Fumonisin B1 Alters Sphingolipid Metabolism and Disrupts the Barrier Function of Endothelial Cells in Culture

• Published in: Toxicology and applied pharmacology Vol. 133; no. 2; pp. 343 - 348
• Main Authors: Ramasamy, S., Wang, E., Hennig, B., Merrill, A.H.
• Format: Journal Article
• Language: English
• Published: San Diego, CA Elsevier Inc 01.08.1995; Elsevier
• Subjects: Albumins - metabolism; Analysis of Variance; Animals; Biological and medical sciences; BIOSINTESIS; BIOSYNTHESE; Cell Communication - drug effects; Cell Survival - drug effects; Cells, Cultured; CELLULE; CELULAS; CERDO; Endothelium, Vascular - cytology; Endothelium, Vascular - drug effects; Endothelium, Vascular - metabolism; Enzyme Inhibitors - analysis; Enzyme Inhibitors - metabolism; EXPERIMENTACION IN VITRO; EXPERIMENTATION IN VITRO; Fumonisins; GIBBERELLA FUJIKUROI; LIPIDE; LIPIDOS; Medical sciences; METABOLISME; METABOLISMO; MICOTOXINAS; MYCOTOXINE; Mycotoxins - toxicity; Plant poisons toxicology; PORCIN; Protein Kinase C - antagonists & inhibitors; Pulmonary Artery; Signal Transduction - drug effects; Sphingosine - analogs & derivatives; Sphingosine - analysis; Sphingosine - metabolism; Swine; Toxicology; Trypan Blue - metabolism; VAISSEAU SANGUIN; VASOS SANGUINEOS; Cell culture; Endothelial cell; Toxicity; Mycotoxin; Sphingolipid; Lipids; In vitro; Pig; Carcinogen; Vertebrata; Mammalia; Membrane transport; Animal; Artiodactyla; Mechanism of action; Ungulata; Permeability barrier
• ISSN: 0041-008X; 1096-0333
• DOI: 10.1006/taap.1995.1159

Fumonisins are responsible for at least two diseases of veterinary importance (equine leukoencephalomalacia and porcine pulmonary edema) and are carcinogenic for experimental animals and, perhaps, humans.
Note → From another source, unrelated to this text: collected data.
`src/rtl/button_debounce_pkg.sv`:
```
// Shared definitions for the push-button input path: long-press state
// encoding, board default timing constants and a counter-width helper.
package button_debounce_pkg;

    typedef enum logic [1:0] {
        RELEASED = 2'd0,
        PRESSED  = 2'd1,
        HELD     = 2'd2
    } btn_state_e;

    localparam int CLK_HZ          = 50_000_000;
    localparam int DEBOUNCE_CYCLES = 1_000_000;   // 20 ms at 50 MHz
    localparam int LONG_CYCLES     = 50_000_000;  // 1 s at 50 MHz

    // Counter width for a modulus of n; never returns 0 so degenerate
    // parameter values still give a legal vector.
    function automatic int cnt_width(input int n);
        return (n > 1) ? $clog2(n) : 1;
    endfunction

endpackage

```
`src/rtl/button_debounce_if.sv`:
```
// Button pin in, debounced level / event strobes / press count out.
// master = downstream logic plus pin source, slave = the debouncer.
interface button_debounce_if;
    logic       btn_pin;
    logic       btn_level;
    logic       press_pulse;
    logic       release_pulse;
    logic       long_pulse;
    logic [7:0] press_count;

    modport master (
        output btn_pin,
        input  btn_level,
        input  press_pulse,
        input  release_pulse,
        input  long_pulse,
        input  press_count
    );

    modport slave (
        input  btn_pin,
        output btn_level,
        output press_pulse,
        output release_pulse,
        output long_pulse,
        output press_count
    );
endinterface

```
`src/rtl/button_debounce_sync_2ff.sv`:
```
// Generic two-flop synchroniser for a single asynchronous input bit.
// Both stages clear to 0 under the synchronous active-low reset.
module sync_2ff (
    input  logic clk,
    input  logic rst_n,
    input  logic d,
    output logic q
);
    logic s1_q;
    logic s2_q;

    // Two back-to-back flops give metastability time to resolve.
    always_ff @(posedge clk) begin
        if (!rst_n) begin
            s1_q <= 1'b0;
            s2_q <= 1'b0;
        end else begin
            s1_q <= d;
            s2_q <= s1_q;
        end
    end

    assign q = s2_q;
endmodule

```
`src/rtl/button_debounce.sv`:
```
// Push-button front end: synchronise, debounce, then report press,
// release and long-press strobes together with a wrapping press count.
module button_debounce
    import button_debounce_pkg::*;
#(
    parameter int DEBOUNCE_CYCLES = button_debounce_pkg::DEBOUNCE_CYCLES,
    parameter int LONG_CYCLES     = button_debounce_pkg::LONG_CYCLES
) (
    input  logic                     clk,
    input  logic                     rst_n,
    button_debounce_if.slave         bus
);
    localparam int DW = cnt_width(DEBOUNCE_CYCLES);
    localparam int LW = cnt_width(LONG_CYCLES);

    logic          btn_s;
    logic          level_q,   level_d;
    logic [DW-1:0] db_cnt_q,  db_cnt_d;
    logic          press_q,   press_d;
    logic          release_q, release_d;
    logic [7:0]    count_q,   count_d;
    logic          accept_rise;
    logic          accept_fall;

    btn_state_e    state_q;
    logic [LW-1:0] long_cnt_q;
    logic          long_q;

    sync_2ff u_sync (
        .clk   (clk),
        .rst_n (rst_n),
        .d     (bus.btn_pin),
        .q     (btn_s)
    );

    // Debounce counter runs only while the synchronised pin disagrees with
    // the accepted level; any agreement restarts it, so short glitches vanish.
    always_comb begin
        level_d     = level_q;
        db_cnt_d    = '0;
        accept_rise = 1'b0;
        accept_fall = 1'b0;
        if (btn_s != level_q) begin
            if (db_cnt_q == DW'(DEBOUNCE_CYCLES - 1)) begin
                level_d     = btn_s;
                accept_rise = btn_s;
                accept_fall = ~btn_s;
            end else begin
                db_cnt_d = db_cnt_q + 1'b1;
            end
        end
        press_d   = accept_rise;
        release_d = accept_fall;
        count_d   = count_q + {7'd0, accept_rise};
    end

    // Level, counter, strobes and press count all update on the accept edge.
    always_ff @(posedge clk) begin
        if (!rst_n) begin
            level_q   <= 1'b0;
            db_cnt_q  <= '0;
            press_q   <= 1'b0;
            release_q <= 1'b0;
            count_q   <= 8'd0;
        end else begin
            level_q   <= level_d;
            db_cnt_q  <= db_cnt_d;
            press_q   <= press_d;
            release_q <= release_d;
            count_q   <= count_d;
        end
    end

    // Long-press FSM; an accepted fall always wins over the threshold so a
    // release on the threshold edge never produces a long strobe.
    always_ff @(posedge clk) begin
        if (!rst_n) begin
            state_q    <= RELEASED;
            long_cnt_q <= '0;
            long_q     <= 1'b0;
        end else begin
            long_q <= 1'b0;
            case (state_q)
                RELEASED: begin
                    if (accept_rise) begin
                        state_q    <= PRESSED;
                        long_cnt_q <= '0;
                    end
                end
                PRESSED: begin
                    if (accept_fall) begin
                        state_q <= RELEASED;
                    end else if (long_cnt_q == LW'(LONG_CYCLES - 1)) begin
                        long_q  <= 1'b1;
                        state_q <= HELD;
                    end else begin
                        long_cnt_q <= long_cnt_q + 1'b1;
                    end
                end
                HELD: begin
                    if (accept_fall) begin
                        state_q <= RELEASED;
                    end
                end
                default: state_q <= RELEASED;
            endcase
        end
    end

    assign bus.btn_level     = level_q;
    assign bus.press_pulse   = press_q;
    assign bus.release_pulse = release_q;
    assign bus.long_pulse    = long_q;
    assign bus.press_count   = count_q;
endmodule

```
`src/flat_wrapper.sv`:
```
// flat-port wrapper written by rule: the top's interface ports become plain ports
module button_debounce_flat import button_debounce_pkg::*;
#(
    parameter int DEBOUNCE_CYCLES = button_debounce_pkg::DEBOUNCE_CYCLES,
    parameter int LONG_CYCLES     = button_debounce_pkg::LONG_CYCLES
)
  (clk, rst_n, bus_btn_pin, bus_btn_level, bus_press_pulse, bus_release_pulse, bus_long_pulse, bus_press_count);
  button_debounce_if bus_i ();
  input  logic clk;
  input  logic rst_n;
  input wire logic [$bits(bus_i.btn_pin)-1:0] bus_btn_pin;
  output wire logic [$bits(bus_i.btn_level)-1:0] bus_btn_level;
  output wire logic [$bits(bus_i.press_pulse)-1:0] bus_press_pulse;
  output wire logic [$bits(bus_i.release_pulse)-1:0] bus_release_pulse;
  output wire logic [$bits(bus_i.long_pulse)-1:0] bus_long_pulse;
  output wire logic [$bits(bus_i.press_count)-1:0] bus_press_count;
  assign bus_i.btn_pin = bus_btn_pin;
  assign bus_btn_level = bus_i.btn_level;
  assign bus_press_pulse = bus_i.press_pulse;
  assign bus_release_pulse = bus_i.release_pulse;
  assign bus_long_pulse = bus_i.long_pulse;
  assign bus_press_count = bus_i.press_count;
  button_debounce #(.DEBOUNCE_CYCLES(DEBOUNCE_CYCLES), .LONG_CYCLES(LONG_CYCLES)) u_core (.clk(clk), .rst_n(rst_n), .bus(bus_i));
endmodule
```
They have been found to disrupt sphingolipid metabolism in many types of cells, including hepatocytes, neurons, and renal cells. In this study, endothelial cells from porcine pulmonary arteries were cultured on micropore filters as a model for the endothelial barrier, and barrier function was quantitated as the movement of albumin across the endothelial monolayers. Fumonisin B1 increased the amount of free sphinganine by 20- to 30-fold within 3 hr, as expected for inhibition of sphinganine (sphingosine) N-acyltransferase by this mycotoxin. At 30 to 50 μM, fumonisin B1 doubled the rate of albumin transfer across endothelial monolayers; however, there was no loss of cell viability based on morphology or trypan blue exclusion. When 15 μM D-erythro-sphinganine was added to the cells, the rate of albumin transfer also doubled (after 24 hr incubation) without a loss of viability; however, this treatment increased the cellular level of sphinganine by > 100-fold. Addition of 25 μM sphinganine caused even greater albumin transfer, but also resulted in significant cell death. These results establish that fumonisin B1 and D-erythro-sphinganine allow accelerated passage of macromolecules across the endothelium. Fumonisin B1 alters sphingolipid biosynthesis with an elevation of sphinganine in the cells which may, at least in part, explain the observed disruption of endothelial barrier function.